### Instructions to follow
Copy verbatim the material from its first line to the line that holds "final | 431 | 68.4", including that line.

☆ ☆ ☆

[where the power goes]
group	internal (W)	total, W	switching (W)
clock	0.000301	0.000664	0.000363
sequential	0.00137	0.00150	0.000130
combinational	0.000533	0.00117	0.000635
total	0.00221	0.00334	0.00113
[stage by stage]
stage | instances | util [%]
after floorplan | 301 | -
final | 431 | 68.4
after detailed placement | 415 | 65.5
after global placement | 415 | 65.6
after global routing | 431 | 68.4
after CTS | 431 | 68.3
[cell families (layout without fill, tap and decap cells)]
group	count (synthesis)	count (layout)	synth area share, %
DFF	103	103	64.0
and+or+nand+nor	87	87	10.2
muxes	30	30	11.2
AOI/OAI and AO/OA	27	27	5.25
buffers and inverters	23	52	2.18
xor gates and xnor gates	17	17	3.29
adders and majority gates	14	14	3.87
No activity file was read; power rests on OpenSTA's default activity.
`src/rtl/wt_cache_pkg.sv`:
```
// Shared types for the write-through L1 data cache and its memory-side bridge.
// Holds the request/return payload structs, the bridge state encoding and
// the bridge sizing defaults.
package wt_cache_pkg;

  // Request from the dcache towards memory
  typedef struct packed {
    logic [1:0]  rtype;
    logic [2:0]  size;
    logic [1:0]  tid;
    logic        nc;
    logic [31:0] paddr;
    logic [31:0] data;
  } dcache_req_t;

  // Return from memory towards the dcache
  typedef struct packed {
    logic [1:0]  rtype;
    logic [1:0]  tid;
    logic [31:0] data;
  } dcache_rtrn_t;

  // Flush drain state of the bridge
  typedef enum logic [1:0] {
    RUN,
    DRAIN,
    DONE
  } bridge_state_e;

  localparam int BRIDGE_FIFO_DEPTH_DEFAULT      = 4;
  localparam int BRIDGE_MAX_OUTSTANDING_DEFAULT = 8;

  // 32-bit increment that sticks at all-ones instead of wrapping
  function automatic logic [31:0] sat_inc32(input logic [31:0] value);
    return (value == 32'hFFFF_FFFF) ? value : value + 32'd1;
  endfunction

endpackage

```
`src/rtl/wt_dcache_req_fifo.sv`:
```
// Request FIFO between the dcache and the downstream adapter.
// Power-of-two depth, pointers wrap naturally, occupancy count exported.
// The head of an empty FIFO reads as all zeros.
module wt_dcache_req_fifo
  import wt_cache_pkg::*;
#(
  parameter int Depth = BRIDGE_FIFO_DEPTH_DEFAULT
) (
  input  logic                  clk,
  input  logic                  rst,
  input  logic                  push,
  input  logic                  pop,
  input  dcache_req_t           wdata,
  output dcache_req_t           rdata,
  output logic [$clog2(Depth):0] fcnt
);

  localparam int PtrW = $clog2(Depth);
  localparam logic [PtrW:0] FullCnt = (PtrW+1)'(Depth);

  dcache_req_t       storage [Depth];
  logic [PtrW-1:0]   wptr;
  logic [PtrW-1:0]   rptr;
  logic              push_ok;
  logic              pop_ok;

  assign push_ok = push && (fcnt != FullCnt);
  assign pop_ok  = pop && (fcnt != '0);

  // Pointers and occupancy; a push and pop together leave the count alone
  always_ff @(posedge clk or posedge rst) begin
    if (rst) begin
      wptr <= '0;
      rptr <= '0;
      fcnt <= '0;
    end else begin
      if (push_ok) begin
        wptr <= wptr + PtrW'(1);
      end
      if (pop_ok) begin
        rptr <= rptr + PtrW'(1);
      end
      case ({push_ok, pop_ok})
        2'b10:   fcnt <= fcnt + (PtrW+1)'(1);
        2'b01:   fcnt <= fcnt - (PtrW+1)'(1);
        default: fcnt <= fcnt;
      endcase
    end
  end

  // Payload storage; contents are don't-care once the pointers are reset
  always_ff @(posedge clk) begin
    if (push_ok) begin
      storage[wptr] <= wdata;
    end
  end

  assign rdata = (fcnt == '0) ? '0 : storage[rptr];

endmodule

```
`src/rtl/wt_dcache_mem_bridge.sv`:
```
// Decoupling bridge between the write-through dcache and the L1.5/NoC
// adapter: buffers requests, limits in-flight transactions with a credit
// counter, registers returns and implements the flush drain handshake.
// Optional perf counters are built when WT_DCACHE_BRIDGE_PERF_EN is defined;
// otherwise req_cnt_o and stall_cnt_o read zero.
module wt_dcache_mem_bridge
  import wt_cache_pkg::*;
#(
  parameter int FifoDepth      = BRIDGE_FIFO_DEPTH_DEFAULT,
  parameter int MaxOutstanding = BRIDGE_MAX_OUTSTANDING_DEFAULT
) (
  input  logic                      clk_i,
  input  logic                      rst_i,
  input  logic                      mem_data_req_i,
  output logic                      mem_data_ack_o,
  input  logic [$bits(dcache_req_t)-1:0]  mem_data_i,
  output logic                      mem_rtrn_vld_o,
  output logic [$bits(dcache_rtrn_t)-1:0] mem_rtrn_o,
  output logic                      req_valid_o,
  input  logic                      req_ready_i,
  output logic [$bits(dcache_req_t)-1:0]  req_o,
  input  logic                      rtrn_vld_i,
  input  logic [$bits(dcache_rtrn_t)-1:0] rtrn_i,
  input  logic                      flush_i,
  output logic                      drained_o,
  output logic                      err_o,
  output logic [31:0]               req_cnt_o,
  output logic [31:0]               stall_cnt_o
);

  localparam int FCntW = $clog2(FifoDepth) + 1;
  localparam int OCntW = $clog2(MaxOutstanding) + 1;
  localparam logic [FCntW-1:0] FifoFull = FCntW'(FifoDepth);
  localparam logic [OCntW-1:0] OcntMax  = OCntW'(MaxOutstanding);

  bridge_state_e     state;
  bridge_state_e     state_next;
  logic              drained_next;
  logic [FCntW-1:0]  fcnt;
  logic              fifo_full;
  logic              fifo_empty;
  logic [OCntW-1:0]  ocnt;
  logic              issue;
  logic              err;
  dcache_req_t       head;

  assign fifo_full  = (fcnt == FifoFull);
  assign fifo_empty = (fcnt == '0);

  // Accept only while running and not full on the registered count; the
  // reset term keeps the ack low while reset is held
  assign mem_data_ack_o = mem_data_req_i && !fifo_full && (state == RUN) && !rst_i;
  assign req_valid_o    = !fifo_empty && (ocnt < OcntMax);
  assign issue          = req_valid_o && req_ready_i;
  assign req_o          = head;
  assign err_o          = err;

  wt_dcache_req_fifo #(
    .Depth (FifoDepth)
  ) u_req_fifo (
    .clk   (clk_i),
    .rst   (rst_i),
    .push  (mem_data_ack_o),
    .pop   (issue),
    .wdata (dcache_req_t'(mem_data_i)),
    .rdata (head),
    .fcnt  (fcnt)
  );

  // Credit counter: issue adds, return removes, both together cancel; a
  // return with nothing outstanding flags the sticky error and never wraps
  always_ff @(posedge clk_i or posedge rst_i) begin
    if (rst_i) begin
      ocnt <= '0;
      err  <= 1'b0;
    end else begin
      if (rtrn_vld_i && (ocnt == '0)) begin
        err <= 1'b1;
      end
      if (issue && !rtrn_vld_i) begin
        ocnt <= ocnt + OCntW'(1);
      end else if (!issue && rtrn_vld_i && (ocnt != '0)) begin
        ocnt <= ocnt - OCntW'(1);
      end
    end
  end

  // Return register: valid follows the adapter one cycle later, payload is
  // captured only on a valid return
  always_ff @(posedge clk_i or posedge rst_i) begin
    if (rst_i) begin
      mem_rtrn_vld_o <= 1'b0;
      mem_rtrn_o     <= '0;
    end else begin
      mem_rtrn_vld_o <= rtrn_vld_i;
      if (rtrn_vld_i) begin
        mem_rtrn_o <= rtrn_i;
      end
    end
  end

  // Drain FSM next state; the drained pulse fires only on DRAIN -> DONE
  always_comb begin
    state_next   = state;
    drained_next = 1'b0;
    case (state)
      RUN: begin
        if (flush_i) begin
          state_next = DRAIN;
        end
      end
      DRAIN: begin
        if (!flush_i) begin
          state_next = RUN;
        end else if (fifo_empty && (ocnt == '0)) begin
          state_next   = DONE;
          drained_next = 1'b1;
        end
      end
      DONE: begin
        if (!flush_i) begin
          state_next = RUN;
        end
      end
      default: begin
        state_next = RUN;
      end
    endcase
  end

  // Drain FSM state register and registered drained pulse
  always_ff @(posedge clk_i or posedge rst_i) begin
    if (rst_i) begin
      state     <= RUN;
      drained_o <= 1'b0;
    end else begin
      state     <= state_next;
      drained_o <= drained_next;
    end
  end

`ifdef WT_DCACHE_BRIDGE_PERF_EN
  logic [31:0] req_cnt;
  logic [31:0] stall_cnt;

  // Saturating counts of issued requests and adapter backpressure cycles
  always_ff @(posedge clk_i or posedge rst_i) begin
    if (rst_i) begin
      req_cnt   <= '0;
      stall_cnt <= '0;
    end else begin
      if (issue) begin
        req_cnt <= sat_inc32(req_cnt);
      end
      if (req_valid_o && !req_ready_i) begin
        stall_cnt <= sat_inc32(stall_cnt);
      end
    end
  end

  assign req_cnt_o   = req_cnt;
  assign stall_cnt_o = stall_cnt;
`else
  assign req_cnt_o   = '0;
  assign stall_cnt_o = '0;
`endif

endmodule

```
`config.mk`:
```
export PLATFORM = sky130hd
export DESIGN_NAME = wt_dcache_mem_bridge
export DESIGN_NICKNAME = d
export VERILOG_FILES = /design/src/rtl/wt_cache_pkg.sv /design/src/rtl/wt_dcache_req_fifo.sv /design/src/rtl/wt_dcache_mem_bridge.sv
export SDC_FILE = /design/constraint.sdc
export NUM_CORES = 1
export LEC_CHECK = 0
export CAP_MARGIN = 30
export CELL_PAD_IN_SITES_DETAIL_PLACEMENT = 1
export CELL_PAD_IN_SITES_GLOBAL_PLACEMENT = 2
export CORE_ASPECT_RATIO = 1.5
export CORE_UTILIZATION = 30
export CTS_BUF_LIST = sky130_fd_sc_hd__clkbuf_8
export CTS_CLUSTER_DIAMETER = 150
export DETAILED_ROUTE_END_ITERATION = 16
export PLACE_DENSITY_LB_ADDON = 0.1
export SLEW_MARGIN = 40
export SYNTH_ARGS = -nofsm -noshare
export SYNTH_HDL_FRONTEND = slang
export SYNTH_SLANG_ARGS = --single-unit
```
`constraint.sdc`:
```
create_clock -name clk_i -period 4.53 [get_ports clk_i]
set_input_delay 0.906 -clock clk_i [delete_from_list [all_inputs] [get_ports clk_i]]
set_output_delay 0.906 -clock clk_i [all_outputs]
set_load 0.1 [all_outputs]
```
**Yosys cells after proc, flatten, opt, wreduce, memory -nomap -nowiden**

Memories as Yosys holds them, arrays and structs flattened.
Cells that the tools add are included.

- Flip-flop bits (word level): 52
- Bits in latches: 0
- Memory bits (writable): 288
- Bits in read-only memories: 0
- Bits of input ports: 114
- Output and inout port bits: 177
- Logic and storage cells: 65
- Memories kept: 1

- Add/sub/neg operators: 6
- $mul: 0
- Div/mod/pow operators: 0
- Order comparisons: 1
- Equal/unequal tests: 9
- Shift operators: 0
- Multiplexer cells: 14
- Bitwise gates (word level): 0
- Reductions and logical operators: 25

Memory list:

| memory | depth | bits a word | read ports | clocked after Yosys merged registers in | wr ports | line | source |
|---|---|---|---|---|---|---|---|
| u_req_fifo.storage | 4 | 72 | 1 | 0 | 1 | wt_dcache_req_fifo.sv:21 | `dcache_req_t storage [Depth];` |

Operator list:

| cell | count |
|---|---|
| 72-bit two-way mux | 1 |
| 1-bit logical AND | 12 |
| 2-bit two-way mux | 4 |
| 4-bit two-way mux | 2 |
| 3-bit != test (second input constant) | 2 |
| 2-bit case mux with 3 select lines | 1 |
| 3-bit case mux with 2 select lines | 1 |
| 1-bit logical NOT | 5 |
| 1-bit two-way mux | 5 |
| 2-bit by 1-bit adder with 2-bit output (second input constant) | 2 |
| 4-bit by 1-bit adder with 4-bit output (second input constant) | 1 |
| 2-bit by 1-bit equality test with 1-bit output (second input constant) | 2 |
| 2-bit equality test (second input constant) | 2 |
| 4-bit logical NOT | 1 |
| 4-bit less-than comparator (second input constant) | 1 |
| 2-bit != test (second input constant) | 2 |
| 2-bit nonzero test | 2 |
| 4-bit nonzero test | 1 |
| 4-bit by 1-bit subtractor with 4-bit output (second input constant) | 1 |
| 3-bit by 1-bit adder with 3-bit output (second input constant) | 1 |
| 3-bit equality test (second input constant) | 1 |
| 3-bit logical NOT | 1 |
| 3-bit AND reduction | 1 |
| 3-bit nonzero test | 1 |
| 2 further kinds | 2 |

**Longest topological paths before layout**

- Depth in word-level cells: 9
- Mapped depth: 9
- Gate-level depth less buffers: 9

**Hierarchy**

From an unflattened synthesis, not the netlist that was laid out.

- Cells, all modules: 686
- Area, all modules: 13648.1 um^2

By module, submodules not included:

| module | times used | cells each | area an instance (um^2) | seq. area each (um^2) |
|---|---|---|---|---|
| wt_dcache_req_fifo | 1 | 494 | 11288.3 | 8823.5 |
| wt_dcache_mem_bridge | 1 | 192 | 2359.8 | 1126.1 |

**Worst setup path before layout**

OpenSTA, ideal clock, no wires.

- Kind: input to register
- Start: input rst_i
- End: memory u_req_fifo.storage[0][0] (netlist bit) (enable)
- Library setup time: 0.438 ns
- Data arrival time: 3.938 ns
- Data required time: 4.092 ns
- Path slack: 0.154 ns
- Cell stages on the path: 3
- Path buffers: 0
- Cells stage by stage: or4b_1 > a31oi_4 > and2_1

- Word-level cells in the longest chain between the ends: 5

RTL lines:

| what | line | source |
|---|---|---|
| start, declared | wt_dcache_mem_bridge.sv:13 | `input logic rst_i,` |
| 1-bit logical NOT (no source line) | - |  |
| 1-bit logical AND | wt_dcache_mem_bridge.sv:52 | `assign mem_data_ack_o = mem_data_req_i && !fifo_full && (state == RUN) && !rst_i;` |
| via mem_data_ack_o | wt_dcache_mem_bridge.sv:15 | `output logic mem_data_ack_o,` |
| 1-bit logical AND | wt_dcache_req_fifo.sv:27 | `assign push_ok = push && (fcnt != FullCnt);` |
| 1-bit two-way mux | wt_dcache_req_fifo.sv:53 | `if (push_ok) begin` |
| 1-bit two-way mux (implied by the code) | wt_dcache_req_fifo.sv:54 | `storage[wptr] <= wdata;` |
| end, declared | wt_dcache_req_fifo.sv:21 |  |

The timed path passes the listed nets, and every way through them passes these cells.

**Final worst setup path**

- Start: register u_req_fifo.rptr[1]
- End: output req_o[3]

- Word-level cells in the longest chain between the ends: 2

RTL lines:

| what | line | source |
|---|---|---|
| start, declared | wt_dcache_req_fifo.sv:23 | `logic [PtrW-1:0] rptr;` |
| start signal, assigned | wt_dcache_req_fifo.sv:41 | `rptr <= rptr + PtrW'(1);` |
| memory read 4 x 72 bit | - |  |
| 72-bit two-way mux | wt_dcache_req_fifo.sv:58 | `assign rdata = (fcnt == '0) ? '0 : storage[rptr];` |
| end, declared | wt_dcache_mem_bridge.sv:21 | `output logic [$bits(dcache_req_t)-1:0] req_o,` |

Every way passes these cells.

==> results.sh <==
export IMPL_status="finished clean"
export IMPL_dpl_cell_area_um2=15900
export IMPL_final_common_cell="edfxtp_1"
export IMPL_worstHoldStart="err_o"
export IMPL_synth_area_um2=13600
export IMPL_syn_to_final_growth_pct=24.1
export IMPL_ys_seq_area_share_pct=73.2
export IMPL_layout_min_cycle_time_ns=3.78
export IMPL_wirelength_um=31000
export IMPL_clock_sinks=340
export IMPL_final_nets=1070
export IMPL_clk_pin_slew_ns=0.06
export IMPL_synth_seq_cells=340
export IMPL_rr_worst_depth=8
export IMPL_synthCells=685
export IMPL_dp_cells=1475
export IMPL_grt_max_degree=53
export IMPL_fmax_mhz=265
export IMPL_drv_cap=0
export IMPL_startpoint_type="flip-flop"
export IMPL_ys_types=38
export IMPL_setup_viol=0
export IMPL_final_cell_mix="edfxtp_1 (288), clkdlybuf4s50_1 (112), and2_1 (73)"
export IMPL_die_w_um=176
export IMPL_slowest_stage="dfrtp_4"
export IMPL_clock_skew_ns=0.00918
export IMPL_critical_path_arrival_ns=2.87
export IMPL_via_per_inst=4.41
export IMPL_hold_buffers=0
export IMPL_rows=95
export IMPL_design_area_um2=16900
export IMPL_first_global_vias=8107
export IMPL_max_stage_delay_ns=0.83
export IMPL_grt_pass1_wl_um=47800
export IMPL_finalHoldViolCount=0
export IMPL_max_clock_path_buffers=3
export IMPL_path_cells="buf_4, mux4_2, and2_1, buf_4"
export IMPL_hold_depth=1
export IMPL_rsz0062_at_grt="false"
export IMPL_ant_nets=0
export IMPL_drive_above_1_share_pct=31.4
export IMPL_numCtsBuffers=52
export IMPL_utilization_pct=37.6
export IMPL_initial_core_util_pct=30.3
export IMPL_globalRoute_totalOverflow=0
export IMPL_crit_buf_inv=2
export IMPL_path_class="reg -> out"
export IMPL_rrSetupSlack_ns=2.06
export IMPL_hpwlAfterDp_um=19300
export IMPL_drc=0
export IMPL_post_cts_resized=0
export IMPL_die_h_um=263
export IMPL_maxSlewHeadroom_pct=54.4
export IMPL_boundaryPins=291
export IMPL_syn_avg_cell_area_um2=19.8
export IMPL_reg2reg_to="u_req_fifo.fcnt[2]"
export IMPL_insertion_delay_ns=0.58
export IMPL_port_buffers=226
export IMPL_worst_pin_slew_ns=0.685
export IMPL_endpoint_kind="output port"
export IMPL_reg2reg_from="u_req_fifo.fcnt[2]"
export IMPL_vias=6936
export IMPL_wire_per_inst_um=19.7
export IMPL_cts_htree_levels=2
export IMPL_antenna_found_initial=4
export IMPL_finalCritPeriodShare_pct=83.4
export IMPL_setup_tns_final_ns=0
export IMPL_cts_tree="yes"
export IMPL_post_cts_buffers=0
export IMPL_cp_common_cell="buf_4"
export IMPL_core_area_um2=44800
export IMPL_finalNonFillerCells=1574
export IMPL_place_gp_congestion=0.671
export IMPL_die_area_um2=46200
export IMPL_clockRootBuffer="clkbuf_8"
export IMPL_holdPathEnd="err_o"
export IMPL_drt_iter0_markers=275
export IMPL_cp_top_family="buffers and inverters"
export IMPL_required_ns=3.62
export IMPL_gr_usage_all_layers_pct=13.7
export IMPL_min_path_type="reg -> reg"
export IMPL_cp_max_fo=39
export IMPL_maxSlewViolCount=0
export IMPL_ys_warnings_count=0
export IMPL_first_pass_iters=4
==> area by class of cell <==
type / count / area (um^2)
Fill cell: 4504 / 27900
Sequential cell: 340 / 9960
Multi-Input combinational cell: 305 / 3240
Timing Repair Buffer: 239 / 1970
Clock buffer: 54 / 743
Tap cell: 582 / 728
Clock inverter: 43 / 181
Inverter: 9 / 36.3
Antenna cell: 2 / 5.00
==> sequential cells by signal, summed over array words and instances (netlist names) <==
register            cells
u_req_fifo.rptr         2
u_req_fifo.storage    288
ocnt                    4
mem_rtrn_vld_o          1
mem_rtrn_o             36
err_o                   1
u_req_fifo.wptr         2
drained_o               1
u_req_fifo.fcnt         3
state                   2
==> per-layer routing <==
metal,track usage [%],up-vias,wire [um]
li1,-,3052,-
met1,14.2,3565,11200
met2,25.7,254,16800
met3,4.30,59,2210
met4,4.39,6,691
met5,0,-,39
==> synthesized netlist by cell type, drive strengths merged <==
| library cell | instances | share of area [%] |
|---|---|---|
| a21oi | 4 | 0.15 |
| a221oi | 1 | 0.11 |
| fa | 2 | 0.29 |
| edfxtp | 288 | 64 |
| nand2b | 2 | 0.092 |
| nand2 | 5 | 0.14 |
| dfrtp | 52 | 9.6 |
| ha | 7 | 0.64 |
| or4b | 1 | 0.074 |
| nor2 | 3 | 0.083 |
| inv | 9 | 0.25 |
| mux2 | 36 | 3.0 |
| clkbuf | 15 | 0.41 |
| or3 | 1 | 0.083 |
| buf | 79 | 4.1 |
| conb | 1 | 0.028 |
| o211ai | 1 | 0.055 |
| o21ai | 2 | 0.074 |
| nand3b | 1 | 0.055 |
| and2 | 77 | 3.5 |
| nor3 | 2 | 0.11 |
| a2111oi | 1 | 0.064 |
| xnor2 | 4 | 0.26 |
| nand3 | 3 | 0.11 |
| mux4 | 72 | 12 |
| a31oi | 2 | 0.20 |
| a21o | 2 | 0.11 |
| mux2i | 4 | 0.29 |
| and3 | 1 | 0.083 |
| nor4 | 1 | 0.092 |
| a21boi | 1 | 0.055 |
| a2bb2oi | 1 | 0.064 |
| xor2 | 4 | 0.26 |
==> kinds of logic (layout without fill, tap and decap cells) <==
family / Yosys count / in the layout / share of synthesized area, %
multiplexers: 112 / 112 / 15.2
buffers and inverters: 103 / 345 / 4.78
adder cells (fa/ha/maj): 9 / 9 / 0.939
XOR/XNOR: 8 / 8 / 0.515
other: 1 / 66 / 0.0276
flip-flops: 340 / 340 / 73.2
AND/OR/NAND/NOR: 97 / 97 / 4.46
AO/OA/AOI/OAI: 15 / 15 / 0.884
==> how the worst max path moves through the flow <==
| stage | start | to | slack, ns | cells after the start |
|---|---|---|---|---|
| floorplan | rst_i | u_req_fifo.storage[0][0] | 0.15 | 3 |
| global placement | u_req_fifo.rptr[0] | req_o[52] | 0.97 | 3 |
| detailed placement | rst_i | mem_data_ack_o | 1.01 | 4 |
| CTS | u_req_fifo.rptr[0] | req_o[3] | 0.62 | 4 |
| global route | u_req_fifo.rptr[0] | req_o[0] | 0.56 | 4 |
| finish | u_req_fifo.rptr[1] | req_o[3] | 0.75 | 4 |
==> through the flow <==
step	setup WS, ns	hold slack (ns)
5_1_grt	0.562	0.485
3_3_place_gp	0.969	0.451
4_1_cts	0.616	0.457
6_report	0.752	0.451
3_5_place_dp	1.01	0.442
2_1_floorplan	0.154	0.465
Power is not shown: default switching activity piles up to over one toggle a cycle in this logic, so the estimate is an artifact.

☆ ☆ ☆

### Exercise solution
[where the power goes]
group	internal (W)	total, W	switching (W)
clock	0.000301	0.000664	0.000363
sequential	0.00137	0.00150	0.000130
combinational	0.000533	0.00117	0.000635
total	0.00221	0.00334	0.00113
[stage by stage]
stage | instances | util [%]
after floorplan | 301 | -
final | 431 | 68.4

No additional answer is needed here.